▶ _HOW TO COMPLETE THIS TASK_: Set down exactly, from the records below, the line with "o21ai_0,147" through the line with "clkbuf_16,101", and nothing else.

++++

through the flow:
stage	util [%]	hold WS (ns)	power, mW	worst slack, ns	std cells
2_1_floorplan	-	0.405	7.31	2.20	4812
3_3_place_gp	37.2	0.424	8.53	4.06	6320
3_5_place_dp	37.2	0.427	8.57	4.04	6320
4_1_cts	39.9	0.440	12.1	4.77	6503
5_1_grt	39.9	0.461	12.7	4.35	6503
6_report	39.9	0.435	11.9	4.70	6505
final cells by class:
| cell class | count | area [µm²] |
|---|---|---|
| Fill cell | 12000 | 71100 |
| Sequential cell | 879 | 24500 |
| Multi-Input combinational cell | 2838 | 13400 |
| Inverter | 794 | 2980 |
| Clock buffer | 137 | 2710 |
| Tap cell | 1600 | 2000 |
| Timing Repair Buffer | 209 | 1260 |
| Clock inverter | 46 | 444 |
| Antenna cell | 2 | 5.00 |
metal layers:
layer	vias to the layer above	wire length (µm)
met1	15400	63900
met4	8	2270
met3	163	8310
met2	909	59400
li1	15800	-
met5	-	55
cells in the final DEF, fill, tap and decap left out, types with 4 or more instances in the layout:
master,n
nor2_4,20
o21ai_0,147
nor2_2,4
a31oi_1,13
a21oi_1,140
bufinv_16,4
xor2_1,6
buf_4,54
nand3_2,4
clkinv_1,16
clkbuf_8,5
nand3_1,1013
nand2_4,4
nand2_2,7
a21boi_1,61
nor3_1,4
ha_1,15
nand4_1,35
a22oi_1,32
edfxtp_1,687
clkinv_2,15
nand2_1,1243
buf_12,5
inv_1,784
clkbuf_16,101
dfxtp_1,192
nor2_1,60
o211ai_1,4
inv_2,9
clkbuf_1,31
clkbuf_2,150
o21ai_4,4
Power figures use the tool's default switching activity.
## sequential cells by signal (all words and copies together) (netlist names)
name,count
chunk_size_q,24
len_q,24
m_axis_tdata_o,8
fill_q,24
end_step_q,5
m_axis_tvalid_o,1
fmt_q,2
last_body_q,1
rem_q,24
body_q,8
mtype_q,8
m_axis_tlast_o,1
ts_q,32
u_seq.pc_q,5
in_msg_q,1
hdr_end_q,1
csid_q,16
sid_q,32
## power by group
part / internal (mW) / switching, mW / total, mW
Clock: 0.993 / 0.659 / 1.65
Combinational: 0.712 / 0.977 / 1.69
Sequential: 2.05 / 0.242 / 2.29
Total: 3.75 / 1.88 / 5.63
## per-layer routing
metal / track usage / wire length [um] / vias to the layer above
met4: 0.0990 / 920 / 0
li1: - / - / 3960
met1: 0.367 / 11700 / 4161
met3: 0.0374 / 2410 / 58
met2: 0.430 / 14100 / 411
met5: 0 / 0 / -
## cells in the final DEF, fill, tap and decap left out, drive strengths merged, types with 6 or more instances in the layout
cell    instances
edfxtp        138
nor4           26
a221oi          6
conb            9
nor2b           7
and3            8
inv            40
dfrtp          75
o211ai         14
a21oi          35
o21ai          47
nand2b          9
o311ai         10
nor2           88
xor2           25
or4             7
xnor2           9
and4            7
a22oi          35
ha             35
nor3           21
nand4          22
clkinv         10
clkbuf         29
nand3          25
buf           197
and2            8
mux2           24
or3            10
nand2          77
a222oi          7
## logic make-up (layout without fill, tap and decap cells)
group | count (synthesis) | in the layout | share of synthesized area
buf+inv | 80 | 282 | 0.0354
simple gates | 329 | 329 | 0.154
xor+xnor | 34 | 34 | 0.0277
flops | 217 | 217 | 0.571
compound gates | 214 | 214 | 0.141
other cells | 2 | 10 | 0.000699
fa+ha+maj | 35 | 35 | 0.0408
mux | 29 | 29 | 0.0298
$ cat src/rtl/core/mwdiv_pkg.sv
package mwdiv_pkg;

    localparam int WORD_W    = 64;
    localparam int CFG_IDX_W = 2;

    // configuration register indexes
    localparam logic [CFG_IDX_W-1:0] REG_DIVISOR         = 2'd0;
    localparam logic [CFG_IDX_W-1:0] REG_DIVISOR_INVERSE = 2'd1;
    localparam logic [CFG_IDX_W-1:0] REG_NORMALIZE_SHIFT = 2'd2;

    typedef enum logic [1:0] {
        ST_IDLE,
        ST_REDUCE,
        ST_DIVIDE,
        ST_FINISH
    } div_state_t;

endpackage
--- src/design/wbh_pkg.sv ---
// ----------------------------------------------------------------------------
// wbh_pkg: shared types and helpers for the word bucket hash
// Character codes, the word-length limit, the end-of-word snapshot type and
// the class rule on the first two characters used for the second digit.
// ----------------------------------------------------------------------------
`default_nettype none

package wbh_pkg;

  localparam int MAX_WORD = 45;

  localparam logic [7:0] LC_A = 8'h61;
  localparam logic [7:0] LC_Z = 8'h7a;
  localparam logic [7:0] APOS = 8'h27;

  // Everything the result stage needs once a word has ended.
  typedef struct packed {
    logic [5:0]        count;
    logic [5:0][7:0]   lead;
    logic [3:0]        sum;
    logic signed [15:0] acc;
    logic              bad;
  } snap_t;

  function automatic logic [3:0] digit_two(input logic [7:0] c0, input logic [7:0] c1);
    logic [3:0] d;
    if ((c0 == 8'h74 && c0 > c1) || c0 == 8'h6d) d = 4'd0;
    else if ((c0 == 8'h74 && c1 >= c0) || c0 == 8'h70 || (c0 == 8'h6f && c0 > c1)) d = 4'd1;
    else if (c0 == 8'h73 || c0 == 8'h79) d = 4'd2;
    else if (c0 == 8'h61 || c0 == 8'h77) d = 4'd3;
    else if (c0 == 8'h63 || c0 == 8'h65) d = 4'd4;
    else if ((c0 == 8'h6f && c1 >= c0) || c0 == 8'h6c || c0 == 8'h67) d = 4'd5;
    else if (c0 == 8'h72 || c0 == 8'h69) d = 4'd6;
    else if (c0 == 8'h68 || c0 == 8'h75 || c0 == 8'h6e) d = 4'd7;
    else if (c0 == 8'h62 || c0 == 8'h66) d = 4'd8;
    else d = 4'd9;
    return d;
  endfunction

endpackage

`default_nettype wire

--- src/design/wbh_if.sv ---
// ----------------------------------------------------------------------------
// wbh_if: character and result channel interfaces
// Valid/ready channels; a beat moves when valid and ready are both high.
// ----------------------------------------------------------------------------
`default_nettype none

interface wbh_in_if;
  logic       valid;
  logic       ready;
  logic [7:0] ch;
  logic       last;
  modport source(output valid, ch, last, input ready);
  modport sink(input valid, ch, last, output ready);
endinterface

interface wbh_out_if;
  logic        valid;
  logic        ready;
  logic [15:0] bucket;
  logic        bad_word;
  modport source(output valid, bucket, bad_word, input ready);
  modport sink(input valid, bucket, bad_word, output ready);
endinterface

`default_nettype wire

--- src/design/word_bucket_hash.sv ---
// The final character's beat passes the input, snapshot and result registers before the result beat is valid.
// Throughput: one character beat per cycle, set by the state update in the accumulate
//   stage, while results are taken; a word's result follows at the same rate.
// A one-entry snapshot register lets characters keep flowing while a result waits.
// Reset (rst_n low, synchronous) empties all stages and clears the word state.
// ----------------------------------------------------------------------------
// word_bucket_hash: streaming word to bucket index hash
// Characters enter one per beat; each word ending in a last beat yields one
// bucket index and a bad-word flag.
// ----------------------------------------------------------------------------
`default_nettype none

module word_bucket_hash (
  input  wire logic  clk,
  input  wire logic  rst_n,
  wbh_in_if.sink     in_chan,
  wbh_out_if.source  out_chan
);
  import wbh_pkg::*;

  snap_t snap;
  logic  snap_valid;
  logic  snap_ready;

  wbh_accum u_accum (
    .clk        (clk),
    .rst_n      (rst_n),
    .in_chan    (in_chan),
    .snap       (snap),
    .snap_valid (snap_valid),
    .snap_ready (snap_ready)
  );

  wbh_finish u_finish (
    .clk        (clk),
    .rst_n      (rst_n),
    .snap       (snap),
    .snap_valid (snap_valid),
    .snap_ready (snap_ready),
    .out_chan   (out_chan)
  );

endmodule

`default_nettype wire

--- src/design/wbh_accum.sv ---
// ----------------------------------------------------------------------------
// wbh_accum: per-character word state update
// Registers each character beat, folds it into the running word state and,
// on the final character, hands a snapshot of the word to the result stage.
// ----------------------------------------------------------------------------
`default_nettype none

module wbh_accum (
  input  wire logic         clk,
  input  wire logic         rst_n,
  wbh_in_if.sink            in_chan,
  output wbh_pkg::snap_t    snap,
  output logic              snap_valid,
  input  wire logic         snap_ready
);
  import wbh_pkg::*;

  logic               in_v_r;
  logic [7:0]         in_ch_r;
  logic               in_last_r;

  logic [5:0]         count_r,  count_nxt;
  logic [5:0][7:0]    lead_r,   lead_nxt;
  logic [3:0]         sum_r,    sum_nxt;
  logic signed [15:0] acc_r,    acc_nxt;
  logic               bad_r,    bad_nxt;
  logic               snap_v_r;
  snap_t              snap_r,   snap_nxt;

  logic               letter, legal, bad_now, upd;
  logic signed [8:0]  v;
  logic signed [17:0] prod;
  logic [7:0]         diff;
  logic [5:0]         tsum;
  logic               snap_free, proc, in_rdy;
  snap_t              word_upd;

  assign snap_free = !snap_v_r || snap_ready;
  assign proc      = in_v_r && (!in_last_r || snap_free);
  assign in_rdy    = !in_v_r || proc;
  assign in_chan.ready = in_rdy;
  assign snap       = snap_r;
  assign snap_valid = snap_v_r;

  always_comb begin
    letter  = (in_ch_r >= LC_A) && (in_ch_r <= LC_Z);
    legal   = letter || (in_ch_r == APOS);
    bad_now = !legal || (count_r >= 6'(MAX_WORD));
    upd     = !bad_now && !bad_r;
    // An apostrophe maps to -57, letters to 1..26.
    v       = $signed({1'b0, in_ch_r}) - 9'sd96;
    prod    = $signed(acc_r[8:0]) * v;
    diff    = in_ch_r - LC_A;
    tsum    = {2'b00, sum_r} + diff[5:0];

    word_upd.count = (count_r == 6'd63) ? count_r : count_r + 6'd1;
    word_upd.lead  = lead_r;
    word_upd.sum   = sum_r;
    word_upd.acc   = acc_r;
    word_upd.bad   = bad_r || bad_now;

    if (upd) begin
      if (count_r < 6'd6) begin
        word_upd.lead[count_r[2:0]] = in_ch_r;
      end
      if (count_r == 6'd0) begin
        word_upd.acc = {{7{v[8]}}, v};
      end else if (count_r == 6'd1) begin
        word_upd.acc = prod[15:0];
      end else begin
        word_upd.acc = acc_r - {{7{v[8]}}, v};
      end
      if (letter) begin
        if (tsum >= 6'd30)      word_upd.sum = 4'(tsum - 6'd30);
        else if (tsum >= 6'd20) word_upd.sum = 4'(tsum - 6'd20);
        else if (tsum >= 6'd10) word_upd.sum = 4'(tsum - 6'd10);
        else                    word_upd.sum = tsum[3:0];
      end
    end

    count_nxt = count_r;
    lead_nxt  = lead_r;
    sum_nxt   = sum_r;
    acc_nxt   = acc_r;
    bad_nxt   = bad_r;
    snap_nxt  = snap_r;
    if (proc) begin
      if (in_last_r) begin
        // The word ends here: hand it over and start the next one clean.
        snap_nxt  = word_upd;
        count_nxt = '0;
        lead_nxt  = '0;
        sum_nxt   = '0;
        acc_nxt   = '0;
        bad_nxt   = 1'b0;
      end else begin
        count_nxt = word_upd.count;
        lead_nxt  = word_upd.lead;
        sum_nxt   = word_upd.sum;
        acc_nxt   = word_upd.acc;
        bad_nxt   = word_upd.bad;
      end
    end
  end

  always_ff @(posedge clk) begin
    if (!rst_n) begin
      in_v_r   <= 1'b0;
      snap_v_r <= 1'b0;
      count_r  <= '0;
      lead_r   <= '0;
      sum_r    <= '0;
      acc_r    <= '0;
      bad_r    <= 1'b0;
    end else begin
      if (in_rdy) begin
        in_v_r <= in_chan.valid;
      end
      if (proc && in_last_r) begin
        snap_v_r <= 1'b1;
      end else if (snap_ready) begin
        snap_v_r <= 1'b0;
      end
      count_r <= count_nxt;
      lead_r  <= lead_nxt;
      sum_r   <= sum_nxt;
      acc_r   <= acc_nxt;
      bad_r   <= bad_nxt;
    end
  end

  always_ff @(posedge clk) begin
    if (in_rdy && in_chan.valid) begin
      in_ch_r   <= in_chan.ch;
      in_last_r <= in_chan.last;
    end
    snap_r <= snap_nxt;
  end

endmodule

`default_nettype wire

--- src/design/wbh_finish.sv ---
// ----------------------------------------------------------------------------
// wbh_finish: bucket index assembly and result register
// Turns a finished word snapshot into the five-digit bucket and holds it in
// the output register until the result beat is taken.
// ----------------------------------------------------------------------------
`default_nettype none

module wbh_finish (
  input  wire logic         clk,
  input  wire logic         rst_n,
  input  wire wbh_pkg::snap_t snap,
  input  wire logic         snap_valid,
  output logic              snap_ready,
  wbh_out_if.source         out_chan
);
  import wbh_pkg::*;

  logic        out_v_r;
  logic [15:0] bucket_r, bucket_nxt;
  logic        bad_r;
  logic        load;

  logic [15:0] mag16;
  logic [13:0] mag;
  logic [26:0] qprod;
  logic [10:0] quo;
  logic [13:0] rem;
  logic [1:0]  d1;
  logic [3:0]  d2, d3, d5;
  logic [2:0]  cat;
  logic [7:0]  c1;

  assign snap_ready = !out_v_r || out_chan.ready;
  assign load       = snap_valid && snap_ready;

  assign out_chan.valid    = out_v_r;
  assign out_chan.bucket   = bucket_r;
  assign out_chan.bad_word = bad_r;

  always_comb begin
    mag16 = snap.acc[15] ? 16'(-snap.acc) : 16'(snap.acc);
    // The accumulator stays well inside 14 bits of magnitude, where the
    // reciprocal 6554/65536 gives an exact quotient by ten.
    mag   = mag16[13:0];
    qprod = 27'(mag) * 27'd6554;
    quo   = qprod[26:16];
    rem   = mag - 14'({quo, 3'b000} + {2'b00, quo, 1'b0});
    d3    = rem[3:0];

    if (snap.count < 6'd9 || snap.count == 6'd13) d1 = {1'b0, snap.count[0]};
    else                                          d1 = {1'b1, snap.count[0]};

    c1 = (snap.count >= 6'd2) ? snap.lead[1] : 8'h00;
    d2 = digit_two(snap.lead[0], c1);

    if (snap.count < 6'd4)                   cat = 3'd1;
    else if (snap.lead[1] > snap.lead[2])    cat = snap.lead[3][0] ? 3'd2 : 3'd1;
    else if (!snap.lead[3][0])               cat = 3'd3;
    else if (snap.count > 6'd5 && snap.lead[4] > snap.lead[5]) cat = 3'd4;
    else                                     cat = 3'd5;
    d5 = 4'(cat - 3'd1) + (mag[1] ? 4'd5 : 4'd0);

    bucket_nxt = 16'(d1) * 16'd10000 + 16'(d2) * 16'd1000 + 16'(d3) * 16'd100
               + 16'(snap.sum) * 16'd10 + 16'(d5);
  end

  always_ff @(posedge clk) begin
    if (!rst_n) begin
      out_v_r <= 1'b0;
    end else if (load) begin
      out_v_r <= 1'b1;
    end else if (out_chan.ready) begin
      out_v_r <= 1'b0;
    end
  end

  always_ff @(posedge clk) begin
    if (load) begin
      bucket_r <= snap.bad ? 16'd0 : bucket_nxt;
      bad_r    <= snap.bad;
    end
  end

endmodule

`default_nettype wire

--- src/flat_wrapper.sv ---
// flat-port wrapper written by rule: the top's interface ports become plain ports
module word_bucket_hash_flat import wbh_pkg::*;
  (clk, rst_n, in_chan_valid, in_chan_ch, in_chan_last, in_chan_ready, out_chan_valid, out_chan_bucket, out_chan_bad_word, out_chan_ready);
  wbh_in_if in_chan_i ();
  wbh_out_if out_chan_i ();
  input  wire logic clk;
  input  wire logic rst_n;
  input wire logic [$bits(in_chan_i.valid)-1:0] in_chan_valid;
  input wire logic [$bits(in_chan_i.ch)-1:0] in_chan_ch;
  input wire logic [$bits(in_chan_i.last)-1:0] in_chan_last;
  output wire logic [$bits(in_chan_i.ready)-1:0] in_chan_ready;
  output wire logic [$bits(out_chan_i.valid)-1:0] out_chan_valid;
  output wire logic [$bits(out_chan_i.bucket)-1:0] out_chan_bucket;
  output wire logic [$bits(out_chan_i.bad_word)-1:0] out_chan_bad_word;
  input wire logic [$bits(out_chan_i.ready)-1:0] out_chan_ready;
  assign in_chan_i.valid = in_chan_valid;
  assign in_chan_i.ch = in_chan_ch;
  assign in_chan_i.last = in_chan_last;
  assign in_chan_ready = in_chan_i.ready;
  assign out_chan_valid = out_chan_i.valid;
  assign out_chan_bucket = out_chan_i.bucket;
  assign out_chan_bad_word = out_chan_i.bad_word;
  assign out_chan_i.ready = out_chan_ready;
  word_bucket_hash u_core (.clk(clk), .rst_n(rst_n), .in_chan(in_chan_i), .out_chan(out_chan_i));
endmodule
--- config.mk ---
export PLATFORM = sky130hd
export DESIGN_NAME = word_bucket_hash_flat
export DESIGN_NICKNAME = d
export VERILOG_FILES = /design/src/design/wbh_pkg.sv /design/src/design/wbh_if.sv /design/src/design/word_bucket_hash.sv /design/src/design/wbh_accum.sv /design/src/design/wbh_finish.sv /design/src/flat_wrapper.sv
export SDC_FILE = /design/constraint.sdc
export NUM_CORES = 1
export LEC_CHECK = 0
export BUFFER_PORTS_ARGS = -buffer_cell sky130_fd_sc_hd__buf_2
export CORE_MARGIN = 2
export CORE_UTILIZATION = 45
export DETAILED_ROUTE_END_ITERATION = 10
export MAX_ROUTING_LAYER = met4
export PLACE_DENSITY = 0.67
export SLEW_MARGIN = 15
export SYNTH_ARGS = -nofsm -noshare
export SYNTH_HDL_FRONTEND = slang
export SYNTH_SLANG_ARGS = --single-unit
--- constraint.sdc ---
create_clock -name clk -period 19.7 [get_ports clk]
set_input_delay 3.94 -clock clk [delete_from_list [all_inputs] [get_ports clk]]
set_output_delay 3.94 -clock clk [all_outputs]
set_load 0.01 [all_outputs]
==> out/results.txt <==
outcome - complete, no violations
Core Box Area - 35400 µm²
post-synthesis register bit count - 164
clock buffer count from CTS - 17
worst setup margin - 9.05 ns
first-pass GRT wire length - 57.8 mm
IO Count - 32
Most common cell on crit path - inv_1
Post-synth EDFFs - 93
final-layout fill cell count - 3277
wire per inst - 15.8 µm
CP endpoint kind - register
min Tclk post-route - 10.65 ns
FMAX - 0.0939 GHz
most frequent cells in the layout - 274 x inv_1, 226 x ha_1, 131 x nand2_1, 127 x fa_1, 93 x edfxtp_1
Setup TNS Final - 0 ns
DR iter-0 viols - 701
Setup crit start kind - register
vias in the first global route - 11.7k
Slew Limit Fails - 0
maxcap violations - 0
number of library cell types mapped by synthesis - 74
most common cell after layout, fill and taps aside - inv_1
final hold viol count - 0
Slew HR - 30.1%
Worst Skew - 0.0208 ns
Syn Inst Count - 1683
top_reg_cell synth - edfxtp_1
Adder-Cell Fraction of Synth Area - 33.3%
crit-path max FO - 7
via/cell ratio - 5.28
largest net degree at the start of global routing - 71
DP HPWL - 26.5 mm
Finish-stage setup viols - 0
clock tree buffer depth - 2
post-synthesis compound-gate area fraction - 12.5%
critical path data required time - 19.86 ns
area growth from synthesis to layout - 7.09%
layout cells sized above 1 - 7.13%
die area - 37300 µm²
Die Wd - 193 µm
average size of a mapped cell - 9.57 µm²
largest family of logic cells by synthesized area - adder cells
CTS tree - built
area of the mapped netlist - 16100 µm²
Via Count - 11.4k
root buffer cell - clkbuf_16
Initial Util - 45.5%
CP delay by family, top - adder cells
Final period util - 54.0%
grt total ovfl - 0
# diodes - 0
Simple-Gate Fraction of Synth Area - 13.1%
Clock Sinks - 164
post-synthesis mux area share - 2.14%
Worst-path clk slew - 0.07 ns
WP data arrival - 10.80 ns
initial antenna violation count - 0
Post-Syn Nets - 2049
WL final - 34.0 mm
clk_lat worst skew - 0.44 ns
XOR/XNOR share of the synthesized area - 4.65%
Rows - 69
worst hold-check path type - register to register
post-synthesis sequential area ratio - 26.2%
pre-CTS setup slack - 9.05 ns
final-stage net count - 2051
Final ANT Viol Nets - 0
Buf/Inv on CP - 9
fraction of registers with async set/reset - 0%
Largest stage delay, worst path - 0.55 ns
count of input and output buffers - 31
crit path max-delay cell type - fa_1
Post-CTS Setup Inserts - 0
Least-Margin Pin Slew - 1.04 ns
RSZ-0062 raised after global routing - false
number of remaining DRC errors - 0
critical path class - register to register
Die Span Y - 193 µm
drt first pass iters - 5
GR Util All Layers - 19.3%
Routability Congestion - 0.925
hold buffers post-CTS - 0
Ys Warns - 0
CTS resizes - 0
H-Tree Depth - 4
-- final cells by class --
class	instances	area, µm²	area share [%]
inverters	278	1040	6.05
repair buffers	38	208	1.20
well taps	461	577	3.34
flip-flops and latches	164	4210	24.4
clock inverters	15	190	1.10
multi-input cells	1186	10600	61.4
clock buffers	17	425	2.47
-- through the flow --
step | hold WS, ns | instance area, µm² | instances | utilization, %
2_1_floorplan | 0.426 | 16100 | 1683 | -
3_3_place_gp | 0.453 | 16600 | 2127 | 47.0
3_5_place_dp | 0.461 | 16600 | 2127 | 47.0
4_1_cts | 0.478 | 17300 | 2159 | 48.7
5_1_grt | 0.501 | 17300 | 2159 | 48.7
6_report | 0.476 | 17300 | 2159 | 48.7
-- cells in the mapped netlist, types with 5 or more instances --
library cell / n / share of area [%]
inv_1: 275 / 6.4
buf_2: 5 / 0.16
a211oi_1: 7 / 0.33
dfxtp_1: 71 / 8.8
and3_1: 15 / 0.58
clkbuf_1: 40 / 0.93
o211ai_1: 12 / 0.56
nand2_1: 131 / 3.1
xor2_1: 21 / 1.1
ha_1: 226 / 18
a31oi_1: 9 / 0.35
a21oi_1: 54 / 1.7
a21boi_0: 7 / 0.33
nor2_1: 78 / 1.8
nand4_1: 10 / 0.39
a22oi_1: 46 / 2.1
nand3_1: 18 / 0.56
nor2b_1: 83 / 3.2
fa_1: 127 / 16
buf_6: 5 / 0.35
mux2_2: 27 / 1.9
nor3_1: 17 / 0.53
o31ai_1: 10 / 0.47
o21ai_0: 61 / 1.9
xnor2_1: 62 / 3.4
edfxtp_1: 93 / 17
nand2b_1: 26 / 1.0
and2_1: 27 / 1.0
o21a_1: 15 / 0.70
a21o_1: 25 / 1.2
-- metal layers --
metal | up-vias | wire length [µm] | track usage (%)
li1 | 5620 | - | -
met5 | - | 0 | -
met2 | 201 | 15900 | 30.9
met4 | 0 | 532 | 4.16
met3 | 34 | 1300 | 2.75
met1 | 5544 | 16300 | 26.1
-- sequential cells by signal, summed over array words and instances, names as in the netlist, 4 cells and up --
register	cells
u_core.u_finish.out_chan.bucket	16
u_core.u_accum.sum_r	4
u_core.u_accum.count_r	6
u_core.u_accum.in_ch_r	8
u_core.u_accum.snap	67
u_core.u_accum.lead_r	41
u_core.u_accum.acc_r	16
-- worst register-to-register path, delay by kind of cell, from the launching register on --
family	cells	cell delay, ns
AOI/OAI and AO/OA	8	1.81
xor gates and xnor gates	9	1.71
adders and majority gates	14	4.99
buffers and inverters	9	0.72
DFF	1	0.50
muxes	1	0.38
and+or+nand+nor	2	0.25
-- cells by family after synthesis --
family                   count (synthesis)
AND/OR/NAND/NOR                        424
flip-flops                             164
buffers and inverters                  333
multiplexers                            31
adder cells (fa/ha/maj)                353
AO/OA/AOI/OAI                          294
XOR/XNOR                                84
-- final timing paths --
kind	from	endpoint	slack, ns	cells after the start
hold / removal	u_core.u_accum.sum_r[2]	u_core.u_accum.sum_r[2]	0.48	2
setup reg to reg	u_core.u_accum.snap[1]	u_core.u_finish.out_chan.bucket[14]	9.05	43
hold reg to reg	u_core.u_accum.sum_r[2]	u_core.u_accum.sum_r[2]	0.48	2
setup / recovery	u_core.u_accum.snap[1]	u_core.u_finish.out_chan.bucket[14]	9.05	43
Power is left out: the tool's default activity adds up to more than one toggle a clock period on the data nets, which glitch-free logic cannot reach.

++++

▶ _SOLUTION FOR THIS TASK_:
o21ai_0,147
nor2_2,4
a31oi_1,13
a21oi_1,140
bufinv_16,4
xor2_1,6
buf_4,54
nand3_2,4
clkinv_1,16
clkbuf_8,5
nand3_1,1013
nand2_4,4
nand2_2,7
a21boi_1,61
nor3_1,4
ha_1,15
nand4_1,35
a22oi_1,32
edfxtp_1,687
clkinv_2,15
nand2_1,1243
buf_12,5
inv_1,784
clkbuf_16,101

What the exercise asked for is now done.